I turn now to the various amendments on reporting on BPDs, including several that seek to amend the provisions set out in Clause 2, under Section 226DA, which require the heads of the intelligence services to provide an annual report on Part 7A to the Secretary of State. The first amendment proposed by the noble Lord, Lord Fox, Amendment 11, seeks to mandate that certain statistical information in a given year—specifically, the numbers of authorisations sought and granted—be provided to the relevant Secretary of State. This amendment is not necessary or appropriate. First, those Secretaries of State who are politically accountable for the intelligence services will have in place arrangements to that end and may demand of the relevant intelligence service any additional information he or she feels necessary.

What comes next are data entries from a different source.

What follows belongs to an exercise in optimizing a design on an open flow for a short achievable clock period and few clock cycles; a production flow would make more cautious choices. The RTL was checked by simulation tests, not by an equivalence proof against the original design.

## flow/run.sh

```bash
#!/bin/bash
# synth_recipe.tcl (not shown) runs the flow's synth.tcl, then flattens the netlist and writes it again
# the make line also repeats each setting of config.mk as NAME=value (left out here)
make -C /OpenROAD-flow-scripts/flow DESIGN_CONFIG=/design/flow/config.mk WORK_HOME=/design/flow/orfs CLKGATE_MAP_FILE= SYNTH_SCRIPT=/design/flow/synth_recipe.tcl finish
```

## flow/config.mk

```make
export PLATFORM = sky130hd
export DESIGN_NAME = blocking_sa_cache
export DESIGN_NICKNAME = blocking_sa_cache
export VERILOG_FILES = /design/flow/design.v
export SDC_FILE = /design/flow/constraint.sdc
export NUM_CORES = 4
export LEC_CHECK = 0
export CAP_MARGIN = 20
export CORE_MARGIN = 2
export CORE_UTILIZATION = 40
export SLEW_MARGIN = 20
```

## flow/constraint.sdc

```tcl
create_clock -name core_clock -period 7.0 [get_ports {clk}]
set_input_delay 1.4000 -clock core_clock [delete_from_list [all_inputs] [get_ports {clk}]]
set_output_delay 1.4000 -clock core_clock [all_outputs]
set_load 0.01 [all_outputs]
```
What follows belongs to an exercise in optimizing a design on an open flow for a short achievable clock period and few clock cycles; a production flow would make more cautious choices.
No functional check of the RTL was part of any run shown here.
No activity file was given, so power comes from the tool's default toggle rates.

## design/flow/design.v

```verilog
package cpu_pkg;
    localparam int WORD_W    = 16;
    localparam int REG_COUNT = 16;
    localparam int IADDR_W   = 11;
    localparam int DADDR_W   = 11;
    localparam logic [2:0] OP_ADDSUB = 3'b000;
    localparam logic [2:0] OP_SLTMUL = 3'b001;
    localparam logic [2:0] OP_LW     = 3'b010;
    localparam logic [2:0] OP_SW     = 3'b011;
    localparam logic [2:0] OP_BEQ    = 3'b100;
    localparam logic [2:0] OP_J      = 3'b101;
endpackage
module cpu_control (
    input  logic [15:0] i_instr,
    output logic        o_uses_rs,
    output logic        o_uses_rt,
    output logic        o_writes,
    output logic [3:0]  o_wr_idx,
    output logic        o_load,
    output logic        o_store,
    output logic        o_mul,
    output logic        o_slt,
    output logic        o_sub,
    output logic        o_cbr,
    output logic        o_uncond
);
    logic [2:0] op;
    logic       same;
    assign op   = i_instr[15:13];
    assign same = (i_instr[12:9] == i_instr[8:5]);
    assign o_load    = (op == cpu_pkg::OP_LW);
    assign o_store   = (op == cpu_pkg::OP_SW);
    assign o_mul     = (op == cpu_pkg::OP_SLTMUL) &&  i_instr[0];
    assign o_slt     = (op == cpu_pkg::OP_SLTMUL) && !i_instr[0];
    assign o_sub     = ((op == cpu_pkg::OP_ADDSUB) && i_instr[0]) || o_slt;
    assign o_cbr     = (op == cpu_pkg::OP_BEQ) && !same;
    assign o_uncond  = (op == cpu_pkg::OP_J) || ((op == cpu_pkg::OP_BEQ) && same);
    assign o_uses_rs = (op == cpu_pkg::OP_ADDSUB) || (op == cpu_pkg::OP_SLTMUL) ||
                       o_load || o_store || o_cbr;
    assign o_uses_rt = (op == cpu_pkg::OP_ADDSUB) || (op == cpu_pkg::OP_SLTMUL) ||
                       o_store || o_cbr;
    assign o_writes  = (op == cpu_pkg::OP_ADDSUB) || (op == cpu_pkg::OP_SLTMUL) || o_load;
    assign o_wr_idx  = o_load ? i_instr[8:5] : i_instr[4:1];
endmodule
module fetch_unit #(
    parameter int N = 4
) (
    input  logic        clk,
    input  logic        rst_n,
    input  logic [10:0] i_pc,
    input  logic        i_ins,
    input  logic [10:0] i_ins_pc,
    input  logic [10:0] i_ins_tgt,
    output logic        o_hit,
    output logic [10:0] o_tgt
);
    logic [N-1:0]  valid_q;
    logic [10:0]   tag_q [N];
    logic [10:0]   tgt_q [N];
    logic [$clog2(N)-1:0] ptr_q;
    always_comb begin
        o_hit = 1'b0;
        o_tgt = '0;
        for (int i = 0; i < N; i++) begin
            if (valid_q[i] && (tag_q[i] == i_pc)) begin
                o_hit = 1'b1;
                o_tgt = o_tgt | tgt_q[i];
            end
        end
    end
    always_ff @(posedge clk or negedge rst_n) begin
        if (!rst_n) begin
            valid_q <= '0;
            ptr_q   <= '0;
        end else if (i_ins) begin
            valid_q[ptr_q] <= 1'b1;
            ptr_q          <= ptr_q + 1'b1;
        end
    end
    always_ff @(posedge clk) begin
        if (i_ins) begin
            tag_q[ptr_q] <= i_ins_pc;
            tgt_q[ptr_q] <= i_ins_tgt;
        end
    end
endmodule
module register_file (
    input  logic        clk,
    input  logic        rst_n,
    input  logic [3:0]  i_rs_idx,
    input  logic [3:0]  i_rt_idx,
    input  logic [3:0]  i_rd_idx,
    input  logic        i_we,
    input  logic [15:0] i_wdata,
    output logic [15:0] o_rs_data,
    output logic [15:0] o_rt_data
);
    logic [15:0] regs [16];
    always_ff @(posedge clk or negedge rst_n) begin
        if (!rst_n) begin
            for (int i = 0; i < 16; i++) begin
                regs[i] <= '0;
            end
        end else if (i_we) begin
            regs[i_rd_idx] <= i_wdata;
        end
    end
    assign o_rs_data = (i_we && (i_rd_idx == i_rs_idx)) ? i_wdata : regs[i_rs_idx];
    assign o_rt_data = (i_we && (i_rd_idx == i_rt_idx)) ? i_wdata : regs[i_rt_idx];
endmodule
module execute_unit (
    input  logic        i_sub,
    input  logic        i_slt,
    input  logic [15:0] i_a,
    input  logic [15:0] i_b,
    input  logic [4:0]  i_imm,
    output logic [15:0] o_alu,
    output logic        o_eq,
    output logic [10:0] o_addr,
    output logic [15:0] o_r0,
    output logic [15:0] o_r1,
    output logic [15:0] o_r2,
    output logic [15:0] o_r3
);
    logic [15:0] sum;
    logic        lt;
    logic [15:0] addr_sum;
    assign sum = i_sub ? (i_a - i_b) : (i_a + i_b);
    assign lt  = (i_a[15] != i_b[15]) ? i_a[15] : sum[15];
    assign o_alu = i_slt ? {15'd0, lt} : sum;
    assign o_eq  = (i_a == i_b);
    assign addr_sum = i_a + {{11{i_imm[4]}}, i_imm};
    assign o_addr   = addr_sum[10:0];
    logic [15:0] pp [16];
    logic [15:0] l1 [11];
    logic [15:0] l2 [8];
    logic [15:0] l3 [6];
    always_comb begin
        for (int i = 0; i < 16; i++) begin
            pp[i] = i_b[i] ? (i_a << i) : 16'd0;
        end
        for (int g = 0; g < 5; g++) begin
            l1[2*g]   = pp[3*g] ^ pp[3*g+1] ^ pp[3*g+2];
            l1[2*g+1] = ((pp[3*g] & pp[3*g+1]) | (pp[3*g] & pp[3*g+2]) | (pp[3*g+1] & pp[3*g+2])) << 1;
        end
        l1[10] = pp[15];
        for (int g = 0; g < 3; g++) begin
            l2[2*g]   = l1[3*g] ^ l1[3*g+1] ^ l1[3*g+2];
            l2[2*g+1] = ((l1[3*g] & l1[3*g+1]) | (l1[3*g] & l1[3*g+2]) | (l1[3*g+1] & l1[3*g+2])) << 1;
        end
        l2[6] = l1[9];
        l2[7] = l1[10];
        for (int g = 0; g < 2; g++) begin
            l3[2*g]   = l2[3*g] ^ l2[3*g+1] ^ l2[3*g+2];
            l3[2*g+1] = ((l2[3*g] & l2[3*g+1]) | (l2[3*g] & l2[3*g+2]) | (l2[3*g+1] & l2[3*g+2])) << 1;
        end
        l3[4] = l2[6];
        l3[5] = l2[7];
        o_r0 = l3[0] ^ l3[1] ^ l3[2];
        o_r1 = ((l3[0] & l3[1]) | (l3[0] & l3[2]) | (l3[1] & l3[2])) << 1;
        o_r2 = l3[3] ^ l3[4] ^ l3[5];
        o_r3 = ((l3[3] & l3[4]) | (l3[3] & l3[5]) | (l3[4] & l3[5])) << 1;
    end
endmodule
module cpu_top (
    input  logic        clk,
    input  logic        rst_n,
    input  logic [15:0] i_imem_data,
    input  logic [15:0] i_dmem_rdata,
    output logic [10:0] o_imem_addr,
    output logic [10:0] o_dmem_addr,
    output logic        o_dmem_we,
    output logic [15:0] o_dmem_wdata,
    output logic        o_io_stall
);
    logic [10:0] pc_q;
    logic        fv;             
    logic [10:0] pc_d;
    logic        btb_hit;
    logic [10:0] btb_tgt;
    logic        p_q;
    logic [10:0] pnpc_q;         
    logic        ppred_q;        
    logic        i_uncond;
    logic        i_redirect;
    logic [10:0] i_tgt;
    logic        s0_v, s1_v;
    logic [15:0] s0_i, s1_i;
    logic [10:0] s0_npc, s1_npc;
    logic        d_v;
    logic [15:0] d_i;
    logic [10:0] d_npc;
    logic        stall;
    logic        d_take;
    logic        d_uses_rs, d_uses_rt, d_writes, d_load, d_store, d_mul, d_slt, d_sub, d_cbr, d_uncond;
    logic [3:0]  d_wr;
    logic [3:0]  d_rs, d_rt;
    logic [15:0] rf_rs, rf_rt;
    logic        e_v, e_writes, e_load, e_store, e_mul, e_slt, e_sub, e_cbr;
    logic [3:0]  e_wr;
    logic [15:0] e_a_q, e_b_q;
    logic        e_fm_a, e_fw_a, e_fm_b, e_fw_b;
    logic [4:0]  e_imm;
    logic [10:0] e_tgt;
    logic [15:0] e_a, e_b;
    logic [15:0] e_alu;
    logic        e_eq;
    logic [10:0] e_addr;
    logic [15:0] e_r0, e_r1, e_r2, e_r3;
    logic        flush;
    logic        m_v, m_writes, m_load, m_mul, m_we;
    logic [3:0]  m_wr;
    logic [15:0] m_res, m_wdata;
    logic [10:0] m_addr;
    logic [15:0] m_r0, m_r1, m_r2, m_r3;
    logic [15:0] m_prod;
    logic        w_writes, w_load;
    logic [3:0]  w_wr;
    logic [15:0] w_res;
    logic [15:0] w_val;
    assign o_imem_addr = pc_q;
    assign fv = !(s0_v && (s1_v || p_q));
    fetch_unit #(.N(4)) u_btb (
        .clk       (clk),
        .rst_n     (rst_n),
        .i_pc      (pc_q),
        .i_ins     (p_q && i_uncond && !ppred_q),
        .i_ins_pc  (pnpc_q - 11'd1),
        .i_ins_tgt (i_tgt),
        .o_hit     (btb_hit),
        .o_tgt     (btb_tgt)
    );
    always_comb begin
        if (flush)           pc_d = e_tgt;
        else if (i_redirect) pc_d = i_tgt;
        else if (!fv)        pc_d = pc_q;
        else if (btb_hit)    pc_d = btb_tgt;
        else                 pc_d = pc_q + 11'd1;
    end
    always_ff @(posedge clk or negedge rst_n) begin
        if (!rst_n) begin
            pc_q    <= '0;
            p_q     <= 1'b0;
            pnpc_q  <= '0;
            ppred_q <= 1'b0;
        end else begin
            pc_q    <= pc_d;
            p_q     <= fv && !flush && !i_redirect;
            pnpc_q  <= pc_q + 11'd1;
            ppred_q <= btb_hit;
        end
    end
    assign i_uncond   = (i_imem_data[15:13] == cpu_pkg::OP_J) ||
                        ((i_imem_data[15:13] == cpu_pkg::OP_BEQ) && (i_imem_data[12:9] == i_imem_data[8:5]));
    assign i_tgt      = (i_imem_data[15:13] == cpu_pkg::OP_J) ? i_imem_data[11:1] :
                        pnpc_q + {{6{i_imem_data[4]}}, i_imem_data[4:0]};
    assign i_redirect = p_q && i_uncond && !ppred_q && !flush;
    assign d_take = !stall;
    always_ff @(posedge clk or negedge rst_n) begin
        if (!rst_n) begin
            s0_v <= 1'b0;
            s1_v <= 1'b0;
            d_v  <= 1'b0;
        end else if (flush) begin
            s0_v <= 1'b0;
            s1_v <= 1'b0;
            d_v  <= 1'b0;
        end else if (d_take) begin
            if (s0_v) begin
                d_v  <= 1'b1;
                s0_v <= s1_v || p_q;
                s1_v <= s1_v && p_q;
            end else begin
                d_v  <= p_q;
            end
        end else begin
            if (!s0_v)      s0_v <= p_q;
            else if (!s1_v) s1_v <= p_q;
        end
    end
    always_ff @(posedge clk) begin
        if (d_take) begin
            if (s0_v) begin
                d_i    <= s0_i;
                d_npc  <= s0_npc;
                if (s1_v) begin
                    s0_i   <= s1_i;
                    s0_npc <= s1_npc;
                    s1_i   <= i_imem_data;
                    s1_npc <= pnpc_q;
                end else begin
                    s0_i   <= i_imem_data;
                    s0_npc <= pnpc_q;
                end
            end else begin
                d_i   <= i_imem_data;
                d_npc <= pnpc_q;
            end
        end else begin
            if (!s0_v) begin
                s0_i   <= i_imem_data;
                s0_npc <= pnpc_q;
            end else if (!s1_v) begin
                s1_i   <= i_imem_data;
                s1_npc <= pnpc_q;
            end
        end
    end
    assign d_rs = d_i[12:9];
    assign d_rt = d_i[8:5];
    cpu_control u_dec (
        .i_instr   (d_i),
        .o_uses_rs (d_uses_rs),
        .o_uses_rt (d_uses_rt),
        .o_writes  (d_writes),
        .o_wr_idx  (d_wr),
        .o_load    (d_load),
        .o_store   (d_store),
        .o_mul     (d_mul),
        .o_slt     (d_slt),
        .o_sub     (d_sub),
        .o_cbr     (d_cbr),
        .o_uncond  (d_uncond)
    );
    register_file u_regfile (
        .clk       (clk),
        .rst_n     (rst_n),
        .i_rs_idx  (d_rs),
        .i_rt_idx  (d_rt),
        .i_rd_idx  (w_wr),
        .i_we      (w_writes),
        .i_wdata   (w_val),
        .o_rs_data (rf_rs),
        .o_rt_data (rf_rt)
    );
    logic hz_rs, hz_rt;
    assign hz_rs = d_uses_rs && ((e_writes && (e_load || e_mul) && (e_wr == d_rs)) ||
                                 (m_writes && m_load && (m_wr == d_rs)));
    assign hz_rt = d_uses_rt && ((e_writes && (e_load || e_mul) && (e_wr == d_rt)) ||
                                 (m_writes && m_load && (m_wr == d_rt)));
    assign stall = d_v && (hz_rs || hz_rt);
    always_ff @(posedge clk or negedge rst_n) begin
        if (!rst_n) begin
            e_v      <= 1'b0;
            e_writes <= 1'b0;
            e_load   <= 1'b0;
            e_store  <= 1'b0;
            e_mul    <= 1'b0;
            e_cbr    <= 1'b0;
        end else begin
            e_v      <= d_v && !stall && !flush;
            e_writes <= d_v && !stall && !flush && d_writes;
            e_load   <= d_load;
            e_store  <= d_v && !stall && !flush && d_store;
            e_mul    <= d_mul;
            e_cbr    <= d_v && !stall && !flush && d_cbr;
        end
    end
    always_ff @(posedge clk) begin
        e_slt  <= d_slt;
        e_sub  <= d_sub;
        e_wr   <= d_wr;
        e_imm  <= d_i[4:0];
        e_tgt  <= d_npc + {{6{d_i[4]}}, d_i[4:0]};
        e_a_q  <= rf_rs;
        e_b_q  <= rf_rt;
        e_fm_a <= e_writes && (e_wr == d_rs);
        e_fw_a <= m_writes && (m_wr == d_rs);
        e_fm_b <= e_writes && (e_wr == d_rt);
        e_fw_b <= m_writes && (m_wr == d_rt);
    end
    assign e_a = e_fm_a ? m_res : (e_fw_a ? w_res : e_a_q);
    assign e_b = e_fm_b ? m_res : (e_fw_b ? w_res : e_b_q);
    execute_unit u_execute (
        .i_sub  (e_sub),
        .i_slt  (e_slt),
        .i_a    (e_a),
        .i_b    (e_b),
        .i_imm  (e_imm),
        .o_alu  (e_alu),
        .o_eq   (e_eq),
        .o_addr (e_addr),
        .o_r0   (e_r0),
        .o_r1   (e_r1),
        .o_r2   (e_r2),
        .o_r3   (e_r3)
    );
    assign flush = e_cbr && e_eq;
    always_ff @(posedge clk or negedge rst_n) begin
        if (!rst_n) begin
            m_v      <= 1'b0;
            m_writes <= 1'b0;
            m_we     <= 1'b0;
        end else begin
            m_v      <= e_v;
            m_writes <= e_writes;
            m_we     <= e_store;
        end
    end
    always_ff @(posedge clk) begin
        m_load  <= e_load;
        m_mul   <= e_mul;
        m_wr    <= e_wr;
        m_res   <= e_alu;
        m_addr  <= e_addr;
        m_wdata <= e_b;
        m_r0    <= e_r0;
        m_r1    <= e_r1;
        m_r2    <= e_r2;
        m_r3    <= e_r3;
    end
    assign o_dmem_addr  = m_addr;
    assign o_dmem_we    = m_we;
    assign o_dmem_wdata = m_wdata;
    assign o_io_stall   = !m_v;
    logic [15:0] m_s, m_c, m_s2, m_c2;
    always_comb begin
        m_s    = m_r0 ^ m_r1 ^ m_r2;
        m_c    = ((m_r0 & m_r1) | (m_r0 & m_r2) | (m_r1 & m_r2)) << 1;
        m_s2   = m_s ^ m_c ^ m_r3;
        m_c2   = ((m_s & m_c) | (m_s & m_r3) | (m_c & m_r3)) << 1;
        m_prod = m_s2 + m_c2;
    end
    always_ff @(posedge clk or negedge rst_n) begin
        if (!rst_n) begin
            w_writes <= 1'b0;
        end else begin
            w_writes <= m_writes;
        end
    end
    always_ff @(posedge clk) begin
        w_load <= m_load;
        w_wr   <= m_wr;
        w_res  <= m_mul ? m_prod : m_res;
    end
    assign w_val = w_load ? i_dmem_rdata : w_res;
endmodule
```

This may go beyond the level of detail the noble Lord has proposed be included in the annual report and may be more frequent. This is not a matter for the Bill, because the exact information the Secretary of State requires may evolve over time. Secondly, if this sort of specific reporting requirement is found to be necessary or desirable, it is more appropriate for inclusion in a code of practice, rather than being in the legislation. Indeed, the draft code of practice for Part 7A sets out some relevant details under paragraph 7.4.
I turn now to Amendments 10 and 12, proposed by the noble Lord, Lord West, and I take this opportunity to reassure him and the noble Lord, Lord Murphy. On behalf of the Security Minister, we thank them for their valuable work on the ISC and for the constructive engagement with the Bill Committee to date. I am pleased to see the noble Lord, Lord West, in his place today, and I am glad that he is on a more or less even keel.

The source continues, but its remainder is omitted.